===== config.mk =====
export PLATFORM = sky130hd
export DESIGN_NAME = sdram_arbiter
export DESIGN_NICKNAME = d
export VERILOG_FILES = /design/src/rtl/sdram_arbiter_pkg.sv /design/src/rtl/sdram_arbiter_slot_timer.sv /design/src/rtl/sdram_arbiter.sv
export SDC_FILE = /design/constraint.sdc
export NUM_CORES = 1
export LEC_CHECK = 0
export BUFFER_PORTS_ARGS = -buffer_cell sky130_fd_sc_hd__buf_2
export CAP_MARGIN = 30
export CORE_ASPECT_RATIO = 1.25
export CORE_UTILIZATION = 40
export DETAILED_ROUTE_END_ITERATION = 16
export PLACE_DENSITY = 0.69
export SETUP_SLACK_MARGIN = 0.05
export SLEW_MARGIN = 0
export SYNTH_ARGS = -nofsm -noshare
export SYNTH_HDL_FRONTEND = slang
export SYNTH_SLANG_ARGS = --single-unit
export TNS_END_PERCENT = 5

===== constraint.sdc =====
create_clock -name clock -period 2.1 [get_ports clock]
set_clock_uncertainty 0.15 [all_clocks]
set_input_delay 0 -clock clock [delete_from_list [all_inputs] [get_ports clock]]
set_output_delay 0 -clock clock [all_outputs]
set_load 0.01 [all_outputs]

----

Taking the line that contains "export SYNTH_ARGS = -nofsm -noshare" as the starting point, copy every line through the end of the listing exactly, and write nothing further.

**Task response**:
export SYNTH_ARGS = -nofsm -noshare
export SYNTH_HDL_FRONTEND = slang
export SYNTH_SLANG_ARGS = --single-unit
export TNS_END_PERCENT = 5

===== constraint.sdc =====
create_clock -name clock -period 2.1 [get_ports clock]
set_clock_uncertainty 0.15 [all_clocks]
set_input_delay 0 -clock clock [delete_from_list [all_inputs] [get_ports clock]]
set_output_delay 0 -clock clock [all_outputs]
set_load 0.01 [all_outputs]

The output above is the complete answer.